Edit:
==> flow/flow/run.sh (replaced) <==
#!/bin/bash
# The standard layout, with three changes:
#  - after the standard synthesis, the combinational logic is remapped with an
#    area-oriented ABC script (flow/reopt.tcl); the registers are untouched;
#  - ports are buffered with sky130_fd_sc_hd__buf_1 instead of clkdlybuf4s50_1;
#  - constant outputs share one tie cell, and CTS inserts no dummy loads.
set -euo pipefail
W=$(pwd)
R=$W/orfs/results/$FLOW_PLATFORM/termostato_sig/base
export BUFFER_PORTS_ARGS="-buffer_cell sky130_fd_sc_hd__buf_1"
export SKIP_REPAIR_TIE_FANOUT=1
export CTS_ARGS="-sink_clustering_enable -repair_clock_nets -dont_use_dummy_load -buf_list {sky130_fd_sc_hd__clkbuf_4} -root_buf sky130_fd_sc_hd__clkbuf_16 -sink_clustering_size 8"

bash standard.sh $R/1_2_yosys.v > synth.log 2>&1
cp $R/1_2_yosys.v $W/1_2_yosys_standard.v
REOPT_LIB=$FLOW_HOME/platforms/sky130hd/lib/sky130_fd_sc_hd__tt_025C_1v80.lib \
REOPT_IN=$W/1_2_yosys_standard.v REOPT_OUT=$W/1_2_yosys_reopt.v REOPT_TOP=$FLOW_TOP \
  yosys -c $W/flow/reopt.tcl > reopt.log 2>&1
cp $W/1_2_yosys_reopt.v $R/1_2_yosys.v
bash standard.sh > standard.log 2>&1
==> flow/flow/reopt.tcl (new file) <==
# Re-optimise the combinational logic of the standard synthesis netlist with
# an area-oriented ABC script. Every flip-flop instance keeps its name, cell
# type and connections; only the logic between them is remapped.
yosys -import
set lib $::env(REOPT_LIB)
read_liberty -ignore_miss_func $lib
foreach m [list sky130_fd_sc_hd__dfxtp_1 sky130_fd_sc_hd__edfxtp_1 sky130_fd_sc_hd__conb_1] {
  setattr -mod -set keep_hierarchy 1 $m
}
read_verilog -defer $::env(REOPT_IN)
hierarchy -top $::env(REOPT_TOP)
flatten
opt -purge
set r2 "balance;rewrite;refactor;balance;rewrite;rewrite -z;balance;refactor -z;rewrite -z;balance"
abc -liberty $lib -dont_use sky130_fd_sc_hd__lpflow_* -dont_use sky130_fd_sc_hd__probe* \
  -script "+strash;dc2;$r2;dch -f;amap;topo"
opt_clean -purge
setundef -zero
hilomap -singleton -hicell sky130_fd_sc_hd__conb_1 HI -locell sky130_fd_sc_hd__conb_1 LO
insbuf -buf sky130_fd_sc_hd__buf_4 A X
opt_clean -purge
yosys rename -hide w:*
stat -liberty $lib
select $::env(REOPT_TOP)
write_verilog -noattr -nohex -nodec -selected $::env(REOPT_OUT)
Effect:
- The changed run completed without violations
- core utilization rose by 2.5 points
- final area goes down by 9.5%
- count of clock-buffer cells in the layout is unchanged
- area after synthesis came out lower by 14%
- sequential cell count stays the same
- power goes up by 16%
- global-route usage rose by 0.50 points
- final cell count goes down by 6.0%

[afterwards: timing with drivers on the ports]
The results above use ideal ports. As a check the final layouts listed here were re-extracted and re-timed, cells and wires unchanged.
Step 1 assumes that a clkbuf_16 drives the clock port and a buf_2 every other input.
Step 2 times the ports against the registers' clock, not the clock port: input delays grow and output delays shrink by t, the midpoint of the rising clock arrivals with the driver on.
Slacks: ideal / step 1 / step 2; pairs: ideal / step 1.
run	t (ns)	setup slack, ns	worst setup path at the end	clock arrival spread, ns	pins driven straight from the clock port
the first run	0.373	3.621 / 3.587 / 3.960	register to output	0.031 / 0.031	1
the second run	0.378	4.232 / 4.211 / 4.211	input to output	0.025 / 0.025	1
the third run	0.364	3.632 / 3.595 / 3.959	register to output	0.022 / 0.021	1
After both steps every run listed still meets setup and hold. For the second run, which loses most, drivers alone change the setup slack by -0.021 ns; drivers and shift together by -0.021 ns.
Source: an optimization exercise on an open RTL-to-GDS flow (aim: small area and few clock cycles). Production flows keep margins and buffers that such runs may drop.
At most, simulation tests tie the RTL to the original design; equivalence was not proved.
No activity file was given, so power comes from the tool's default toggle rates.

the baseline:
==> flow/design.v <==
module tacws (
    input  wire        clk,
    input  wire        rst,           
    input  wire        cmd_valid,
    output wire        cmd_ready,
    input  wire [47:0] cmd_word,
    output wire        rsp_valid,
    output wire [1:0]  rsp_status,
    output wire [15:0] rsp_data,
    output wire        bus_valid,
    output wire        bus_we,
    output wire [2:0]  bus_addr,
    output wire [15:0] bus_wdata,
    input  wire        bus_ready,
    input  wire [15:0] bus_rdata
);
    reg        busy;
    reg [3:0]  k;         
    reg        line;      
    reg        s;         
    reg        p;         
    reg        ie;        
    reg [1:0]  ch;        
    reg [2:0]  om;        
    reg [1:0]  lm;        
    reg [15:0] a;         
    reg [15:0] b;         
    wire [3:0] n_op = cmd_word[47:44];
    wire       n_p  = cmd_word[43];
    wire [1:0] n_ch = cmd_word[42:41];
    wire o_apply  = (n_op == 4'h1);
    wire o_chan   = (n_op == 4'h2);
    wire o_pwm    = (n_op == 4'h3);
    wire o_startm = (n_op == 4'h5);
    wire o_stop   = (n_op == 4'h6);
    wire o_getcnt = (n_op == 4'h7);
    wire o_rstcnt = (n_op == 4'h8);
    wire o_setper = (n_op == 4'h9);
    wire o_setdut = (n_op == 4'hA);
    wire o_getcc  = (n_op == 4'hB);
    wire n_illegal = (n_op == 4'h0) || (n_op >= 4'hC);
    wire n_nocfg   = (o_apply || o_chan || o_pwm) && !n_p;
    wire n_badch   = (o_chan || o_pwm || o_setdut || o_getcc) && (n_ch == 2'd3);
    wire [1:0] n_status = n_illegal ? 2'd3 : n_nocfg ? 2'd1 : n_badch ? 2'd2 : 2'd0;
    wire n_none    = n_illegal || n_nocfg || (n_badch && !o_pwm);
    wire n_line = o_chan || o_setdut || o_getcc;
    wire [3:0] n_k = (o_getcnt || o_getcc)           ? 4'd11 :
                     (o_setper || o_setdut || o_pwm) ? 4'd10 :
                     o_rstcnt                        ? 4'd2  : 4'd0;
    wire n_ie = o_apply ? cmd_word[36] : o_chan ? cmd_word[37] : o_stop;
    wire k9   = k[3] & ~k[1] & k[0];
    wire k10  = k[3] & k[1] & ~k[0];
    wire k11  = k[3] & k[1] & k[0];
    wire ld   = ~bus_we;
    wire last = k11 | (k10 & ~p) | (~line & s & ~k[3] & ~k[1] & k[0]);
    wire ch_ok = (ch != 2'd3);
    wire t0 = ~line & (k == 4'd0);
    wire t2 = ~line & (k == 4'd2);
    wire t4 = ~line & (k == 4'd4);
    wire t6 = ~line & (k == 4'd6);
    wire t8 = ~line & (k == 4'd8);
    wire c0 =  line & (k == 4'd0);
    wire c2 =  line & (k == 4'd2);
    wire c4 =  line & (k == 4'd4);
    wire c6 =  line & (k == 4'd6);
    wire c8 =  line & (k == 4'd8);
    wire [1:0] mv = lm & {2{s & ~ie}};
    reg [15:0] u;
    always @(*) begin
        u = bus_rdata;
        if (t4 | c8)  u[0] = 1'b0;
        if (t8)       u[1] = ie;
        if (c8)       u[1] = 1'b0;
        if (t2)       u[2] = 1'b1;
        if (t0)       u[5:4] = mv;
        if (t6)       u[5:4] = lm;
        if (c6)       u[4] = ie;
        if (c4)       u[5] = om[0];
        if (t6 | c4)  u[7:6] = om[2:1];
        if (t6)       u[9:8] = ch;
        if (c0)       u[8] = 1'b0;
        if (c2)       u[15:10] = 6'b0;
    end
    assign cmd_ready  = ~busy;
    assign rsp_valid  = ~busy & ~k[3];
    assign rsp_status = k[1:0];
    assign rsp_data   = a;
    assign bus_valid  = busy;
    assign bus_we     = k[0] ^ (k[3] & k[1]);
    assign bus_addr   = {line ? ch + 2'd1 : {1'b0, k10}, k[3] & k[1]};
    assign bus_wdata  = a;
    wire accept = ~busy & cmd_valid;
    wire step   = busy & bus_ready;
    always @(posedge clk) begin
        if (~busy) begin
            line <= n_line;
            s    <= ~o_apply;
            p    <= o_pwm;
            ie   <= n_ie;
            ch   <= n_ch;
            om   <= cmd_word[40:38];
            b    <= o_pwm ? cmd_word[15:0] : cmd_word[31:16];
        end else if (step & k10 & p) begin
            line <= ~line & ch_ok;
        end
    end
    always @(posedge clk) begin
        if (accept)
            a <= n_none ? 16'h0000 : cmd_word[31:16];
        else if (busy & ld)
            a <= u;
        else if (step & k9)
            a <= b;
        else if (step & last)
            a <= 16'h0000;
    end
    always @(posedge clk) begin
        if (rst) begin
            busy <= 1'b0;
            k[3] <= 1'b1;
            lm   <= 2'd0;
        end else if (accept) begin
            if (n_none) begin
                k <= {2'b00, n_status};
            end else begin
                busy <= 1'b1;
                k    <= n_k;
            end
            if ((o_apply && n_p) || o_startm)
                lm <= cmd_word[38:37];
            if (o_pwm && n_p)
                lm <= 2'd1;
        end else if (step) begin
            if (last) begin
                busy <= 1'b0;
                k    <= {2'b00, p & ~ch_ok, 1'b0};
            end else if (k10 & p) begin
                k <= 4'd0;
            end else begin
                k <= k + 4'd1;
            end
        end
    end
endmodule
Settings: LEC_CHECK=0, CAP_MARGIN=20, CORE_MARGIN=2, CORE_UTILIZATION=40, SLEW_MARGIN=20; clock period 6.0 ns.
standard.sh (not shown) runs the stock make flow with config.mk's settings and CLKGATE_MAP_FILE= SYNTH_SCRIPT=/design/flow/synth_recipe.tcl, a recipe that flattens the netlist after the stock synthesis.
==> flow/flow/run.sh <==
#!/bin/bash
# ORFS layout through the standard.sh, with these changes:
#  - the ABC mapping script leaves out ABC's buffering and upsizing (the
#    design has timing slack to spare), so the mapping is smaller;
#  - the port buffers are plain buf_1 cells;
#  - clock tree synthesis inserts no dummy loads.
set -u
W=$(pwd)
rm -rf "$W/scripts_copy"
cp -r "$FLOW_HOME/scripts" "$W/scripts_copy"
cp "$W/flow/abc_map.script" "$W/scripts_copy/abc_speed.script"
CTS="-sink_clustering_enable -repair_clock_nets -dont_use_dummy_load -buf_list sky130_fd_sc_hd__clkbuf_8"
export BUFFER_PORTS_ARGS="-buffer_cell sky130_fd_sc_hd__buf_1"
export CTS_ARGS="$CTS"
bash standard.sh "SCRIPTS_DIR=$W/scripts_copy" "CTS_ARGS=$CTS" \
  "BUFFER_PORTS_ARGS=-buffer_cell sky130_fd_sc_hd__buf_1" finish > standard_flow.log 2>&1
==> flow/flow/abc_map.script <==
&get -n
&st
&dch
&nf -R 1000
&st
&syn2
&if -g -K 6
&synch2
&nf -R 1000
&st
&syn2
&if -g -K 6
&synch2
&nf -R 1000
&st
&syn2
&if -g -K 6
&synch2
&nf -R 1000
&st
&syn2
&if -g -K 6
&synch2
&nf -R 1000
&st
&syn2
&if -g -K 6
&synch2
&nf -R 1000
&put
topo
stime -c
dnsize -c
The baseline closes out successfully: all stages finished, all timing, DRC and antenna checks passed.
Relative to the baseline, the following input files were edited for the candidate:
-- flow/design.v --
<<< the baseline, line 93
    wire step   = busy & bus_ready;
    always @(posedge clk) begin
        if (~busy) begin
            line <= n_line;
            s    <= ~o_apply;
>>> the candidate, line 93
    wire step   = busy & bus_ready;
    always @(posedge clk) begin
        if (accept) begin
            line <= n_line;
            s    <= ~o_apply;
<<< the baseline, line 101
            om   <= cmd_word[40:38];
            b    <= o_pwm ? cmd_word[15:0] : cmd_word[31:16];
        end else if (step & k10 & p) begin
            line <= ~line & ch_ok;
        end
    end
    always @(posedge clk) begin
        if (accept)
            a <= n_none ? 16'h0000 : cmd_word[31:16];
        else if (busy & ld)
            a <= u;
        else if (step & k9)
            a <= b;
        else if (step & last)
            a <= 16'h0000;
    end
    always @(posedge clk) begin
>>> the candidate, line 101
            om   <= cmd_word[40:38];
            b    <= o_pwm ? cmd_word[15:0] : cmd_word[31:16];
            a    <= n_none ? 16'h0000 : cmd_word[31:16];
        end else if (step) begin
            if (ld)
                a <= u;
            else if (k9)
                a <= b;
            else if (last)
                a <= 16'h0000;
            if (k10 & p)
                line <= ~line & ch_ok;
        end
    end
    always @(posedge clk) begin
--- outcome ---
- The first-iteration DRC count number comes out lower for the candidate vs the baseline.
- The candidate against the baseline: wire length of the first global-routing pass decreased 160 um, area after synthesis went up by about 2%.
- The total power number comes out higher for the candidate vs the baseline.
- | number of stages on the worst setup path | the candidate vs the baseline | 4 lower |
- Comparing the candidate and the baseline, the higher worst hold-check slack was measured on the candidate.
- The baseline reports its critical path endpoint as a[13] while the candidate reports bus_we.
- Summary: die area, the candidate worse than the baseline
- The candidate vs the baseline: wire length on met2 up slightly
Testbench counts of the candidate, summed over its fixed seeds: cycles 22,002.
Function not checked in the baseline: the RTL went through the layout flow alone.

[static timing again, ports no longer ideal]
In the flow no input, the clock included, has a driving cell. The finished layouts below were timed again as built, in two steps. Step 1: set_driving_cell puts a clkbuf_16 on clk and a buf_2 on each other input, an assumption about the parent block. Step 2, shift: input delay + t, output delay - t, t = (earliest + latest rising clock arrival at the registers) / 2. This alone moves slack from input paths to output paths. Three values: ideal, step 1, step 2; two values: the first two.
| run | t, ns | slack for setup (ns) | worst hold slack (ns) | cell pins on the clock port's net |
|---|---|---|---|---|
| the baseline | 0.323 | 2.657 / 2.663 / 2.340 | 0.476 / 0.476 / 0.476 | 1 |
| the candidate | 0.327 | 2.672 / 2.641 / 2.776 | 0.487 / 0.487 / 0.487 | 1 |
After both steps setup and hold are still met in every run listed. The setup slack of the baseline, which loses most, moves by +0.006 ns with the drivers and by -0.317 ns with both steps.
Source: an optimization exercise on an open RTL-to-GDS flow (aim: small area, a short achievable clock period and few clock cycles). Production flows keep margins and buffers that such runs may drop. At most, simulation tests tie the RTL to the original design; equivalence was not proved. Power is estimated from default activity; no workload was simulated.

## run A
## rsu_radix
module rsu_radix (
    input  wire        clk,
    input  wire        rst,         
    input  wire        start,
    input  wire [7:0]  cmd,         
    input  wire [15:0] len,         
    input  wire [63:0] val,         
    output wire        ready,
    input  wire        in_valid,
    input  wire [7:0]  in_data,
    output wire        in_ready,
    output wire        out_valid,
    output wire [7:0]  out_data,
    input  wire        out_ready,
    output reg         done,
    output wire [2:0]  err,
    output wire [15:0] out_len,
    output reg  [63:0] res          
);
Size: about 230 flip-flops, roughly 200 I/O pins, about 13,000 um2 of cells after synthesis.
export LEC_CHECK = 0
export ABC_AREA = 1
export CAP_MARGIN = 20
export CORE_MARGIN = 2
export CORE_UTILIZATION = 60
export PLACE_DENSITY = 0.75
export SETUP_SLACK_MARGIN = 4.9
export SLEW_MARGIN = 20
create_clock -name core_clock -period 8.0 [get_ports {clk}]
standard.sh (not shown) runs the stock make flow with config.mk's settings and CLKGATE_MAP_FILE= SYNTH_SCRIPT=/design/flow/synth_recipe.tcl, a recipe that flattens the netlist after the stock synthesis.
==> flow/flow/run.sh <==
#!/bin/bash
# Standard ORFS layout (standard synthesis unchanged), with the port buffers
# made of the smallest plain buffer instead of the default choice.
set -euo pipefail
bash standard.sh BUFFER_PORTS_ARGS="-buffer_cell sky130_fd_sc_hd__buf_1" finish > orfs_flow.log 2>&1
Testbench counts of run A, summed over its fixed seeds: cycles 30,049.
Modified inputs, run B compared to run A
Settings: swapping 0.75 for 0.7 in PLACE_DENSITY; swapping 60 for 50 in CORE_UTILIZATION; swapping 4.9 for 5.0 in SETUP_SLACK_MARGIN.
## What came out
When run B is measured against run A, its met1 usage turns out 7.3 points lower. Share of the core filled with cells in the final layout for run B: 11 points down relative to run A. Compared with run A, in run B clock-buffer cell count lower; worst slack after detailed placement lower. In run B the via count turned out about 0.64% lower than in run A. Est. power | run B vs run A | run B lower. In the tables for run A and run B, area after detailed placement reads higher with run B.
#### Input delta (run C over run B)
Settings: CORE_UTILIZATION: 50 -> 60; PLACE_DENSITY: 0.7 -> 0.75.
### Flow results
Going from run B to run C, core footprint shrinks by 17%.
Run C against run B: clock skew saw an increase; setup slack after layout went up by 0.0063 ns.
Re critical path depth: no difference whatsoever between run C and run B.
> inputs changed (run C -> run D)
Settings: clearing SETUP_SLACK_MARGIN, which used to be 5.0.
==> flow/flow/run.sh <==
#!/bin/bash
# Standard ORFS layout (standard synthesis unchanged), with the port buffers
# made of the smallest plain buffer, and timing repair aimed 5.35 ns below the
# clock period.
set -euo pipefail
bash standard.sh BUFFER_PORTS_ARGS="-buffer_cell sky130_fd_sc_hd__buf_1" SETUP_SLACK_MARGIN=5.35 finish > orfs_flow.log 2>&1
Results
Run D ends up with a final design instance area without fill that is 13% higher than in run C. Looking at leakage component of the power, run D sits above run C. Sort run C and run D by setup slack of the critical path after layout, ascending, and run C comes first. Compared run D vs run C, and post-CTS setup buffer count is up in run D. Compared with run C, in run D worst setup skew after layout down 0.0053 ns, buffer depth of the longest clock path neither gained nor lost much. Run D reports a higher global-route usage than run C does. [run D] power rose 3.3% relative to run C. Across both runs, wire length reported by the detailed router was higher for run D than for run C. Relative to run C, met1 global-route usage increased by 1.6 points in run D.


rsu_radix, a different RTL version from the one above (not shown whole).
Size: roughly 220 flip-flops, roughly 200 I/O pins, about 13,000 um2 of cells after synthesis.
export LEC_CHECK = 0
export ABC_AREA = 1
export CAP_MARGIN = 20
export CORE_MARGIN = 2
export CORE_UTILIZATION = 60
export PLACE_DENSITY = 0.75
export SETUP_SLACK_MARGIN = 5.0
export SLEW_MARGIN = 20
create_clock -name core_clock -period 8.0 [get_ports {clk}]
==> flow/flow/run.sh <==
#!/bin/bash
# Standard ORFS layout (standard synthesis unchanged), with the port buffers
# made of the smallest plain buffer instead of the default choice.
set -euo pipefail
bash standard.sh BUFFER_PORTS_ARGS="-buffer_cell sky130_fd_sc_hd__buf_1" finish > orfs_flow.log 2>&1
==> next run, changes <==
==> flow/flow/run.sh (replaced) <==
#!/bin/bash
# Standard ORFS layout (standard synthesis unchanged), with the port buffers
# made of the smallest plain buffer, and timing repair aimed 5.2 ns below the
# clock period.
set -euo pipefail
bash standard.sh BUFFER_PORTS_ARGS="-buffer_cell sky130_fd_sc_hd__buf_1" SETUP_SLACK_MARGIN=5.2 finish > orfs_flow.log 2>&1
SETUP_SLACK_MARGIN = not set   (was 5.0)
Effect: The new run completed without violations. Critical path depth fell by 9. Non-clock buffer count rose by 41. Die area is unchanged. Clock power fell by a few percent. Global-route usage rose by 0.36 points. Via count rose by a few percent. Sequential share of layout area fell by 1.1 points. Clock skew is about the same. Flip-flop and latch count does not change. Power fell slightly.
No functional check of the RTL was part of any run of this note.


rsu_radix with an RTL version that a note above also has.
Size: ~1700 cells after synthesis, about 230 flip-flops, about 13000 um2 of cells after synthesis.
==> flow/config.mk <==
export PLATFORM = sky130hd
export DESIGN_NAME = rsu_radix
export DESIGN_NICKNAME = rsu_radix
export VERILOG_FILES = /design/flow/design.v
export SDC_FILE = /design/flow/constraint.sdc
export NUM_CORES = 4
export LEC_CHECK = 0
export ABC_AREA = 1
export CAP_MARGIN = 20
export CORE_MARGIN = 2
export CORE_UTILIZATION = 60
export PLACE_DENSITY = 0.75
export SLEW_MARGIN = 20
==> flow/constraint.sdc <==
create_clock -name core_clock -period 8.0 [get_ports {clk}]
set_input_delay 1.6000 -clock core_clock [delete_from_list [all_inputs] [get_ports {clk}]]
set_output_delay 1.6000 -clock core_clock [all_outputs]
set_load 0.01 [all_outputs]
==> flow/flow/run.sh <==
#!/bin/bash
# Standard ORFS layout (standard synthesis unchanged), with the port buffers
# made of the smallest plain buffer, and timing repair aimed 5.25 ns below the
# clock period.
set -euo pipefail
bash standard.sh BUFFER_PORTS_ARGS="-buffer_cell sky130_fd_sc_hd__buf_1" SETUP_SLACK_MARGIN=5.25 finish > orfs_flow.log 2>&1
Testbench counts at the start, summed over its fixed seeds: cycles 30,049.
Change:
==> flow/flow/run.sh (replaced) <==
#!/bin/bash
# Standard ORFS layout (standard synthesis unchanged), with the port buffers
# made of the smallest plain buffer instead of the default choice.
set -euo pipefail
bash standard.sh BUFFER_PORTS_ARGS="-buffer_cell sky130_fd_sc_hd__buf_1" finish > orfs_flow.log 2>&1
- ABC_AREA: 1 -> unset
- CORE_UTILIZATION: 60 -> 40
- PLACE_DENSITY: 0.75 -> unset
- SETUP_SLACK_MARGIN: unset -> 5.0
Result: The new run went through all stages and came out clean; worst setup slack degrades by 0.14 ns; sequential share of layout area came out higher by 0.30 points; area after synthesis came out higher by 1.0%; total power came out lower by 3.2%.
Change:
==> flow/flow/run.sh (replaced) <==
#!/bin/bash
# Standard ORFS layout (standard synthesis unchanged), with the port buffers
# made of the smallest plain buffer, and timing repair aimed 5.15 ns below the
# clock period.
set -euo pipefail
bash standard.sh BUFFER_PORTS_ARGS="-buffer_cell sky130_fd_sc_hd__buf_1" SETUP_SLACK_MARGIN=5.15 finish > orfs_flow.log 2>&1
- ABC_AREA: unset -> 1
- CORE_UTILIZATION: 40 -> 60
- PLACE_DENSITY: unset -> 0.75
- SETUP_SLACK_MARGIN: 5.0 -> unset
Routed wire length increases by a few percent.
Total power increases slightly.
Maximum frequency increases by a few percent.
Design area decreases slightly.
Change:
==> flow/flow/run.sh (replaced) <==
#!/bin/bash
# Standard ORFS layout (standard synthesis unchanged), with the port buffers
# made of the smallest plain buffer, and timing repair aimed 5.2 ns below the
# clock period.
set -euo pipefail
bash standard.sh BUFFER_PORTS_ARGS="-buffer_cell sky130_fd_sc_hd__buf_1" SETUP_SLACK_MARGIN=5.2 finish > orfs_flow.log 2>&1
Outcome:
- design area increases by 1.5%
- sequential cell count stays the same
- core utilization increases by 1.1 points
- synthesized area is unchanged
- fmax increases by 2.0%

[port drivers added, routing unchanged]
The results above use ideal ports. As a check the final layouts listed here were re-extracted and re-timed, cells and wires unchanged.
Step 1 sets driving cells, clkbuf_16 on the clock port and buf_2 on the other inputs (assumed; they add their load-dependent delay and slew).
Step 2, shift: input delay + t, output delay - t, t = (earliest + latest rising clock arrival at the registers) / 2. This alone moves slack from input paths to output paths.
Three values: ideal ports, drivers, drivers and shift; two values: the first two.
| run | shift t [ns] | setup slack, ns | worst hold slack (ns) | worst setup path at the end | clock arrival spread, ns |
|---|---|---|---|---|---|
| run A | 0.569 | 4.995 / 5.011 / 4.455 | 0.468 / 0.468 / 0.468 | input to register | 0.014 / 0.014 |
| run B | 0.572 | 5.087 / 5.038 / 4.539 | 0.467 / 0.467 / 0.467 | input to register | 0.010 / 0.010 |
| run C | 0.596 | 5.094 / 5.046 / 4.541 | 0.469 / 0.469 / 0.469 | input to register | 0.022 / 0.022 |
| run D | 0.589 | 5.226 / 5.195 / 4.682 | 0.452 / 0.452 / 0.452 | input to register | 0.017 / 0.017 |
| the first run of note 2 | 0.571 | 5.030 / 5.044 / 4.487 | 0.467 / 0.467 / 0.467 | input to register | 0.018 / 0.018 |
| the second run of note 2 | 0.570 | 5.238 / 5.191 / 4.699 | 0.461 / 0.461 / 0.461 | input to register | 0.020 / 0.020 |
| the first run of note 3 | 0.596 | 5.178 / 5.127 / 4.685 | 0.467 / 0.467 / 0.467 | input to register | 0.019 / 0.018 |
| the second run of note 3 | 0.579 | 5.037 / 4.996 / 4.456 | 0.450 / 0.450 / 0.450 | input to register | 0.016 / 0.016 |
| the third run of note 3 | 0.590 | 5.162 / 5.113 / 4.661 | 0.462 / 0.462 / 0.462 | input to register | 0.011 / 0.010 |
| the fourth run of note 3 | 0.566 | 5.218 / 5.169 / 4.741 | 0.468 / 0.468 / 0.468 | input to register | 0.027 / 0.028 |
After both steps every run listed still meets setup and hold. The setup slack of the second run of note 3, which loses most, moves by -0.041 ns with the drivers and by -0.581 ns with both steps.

→ YOUR GOAL
Work through the records above. Copy every line with the string "goes".

→ WRITTEN ANSWER
- final area goes down by 9.5%
- power goes up by 16%
- final cell count goes down by 6.0%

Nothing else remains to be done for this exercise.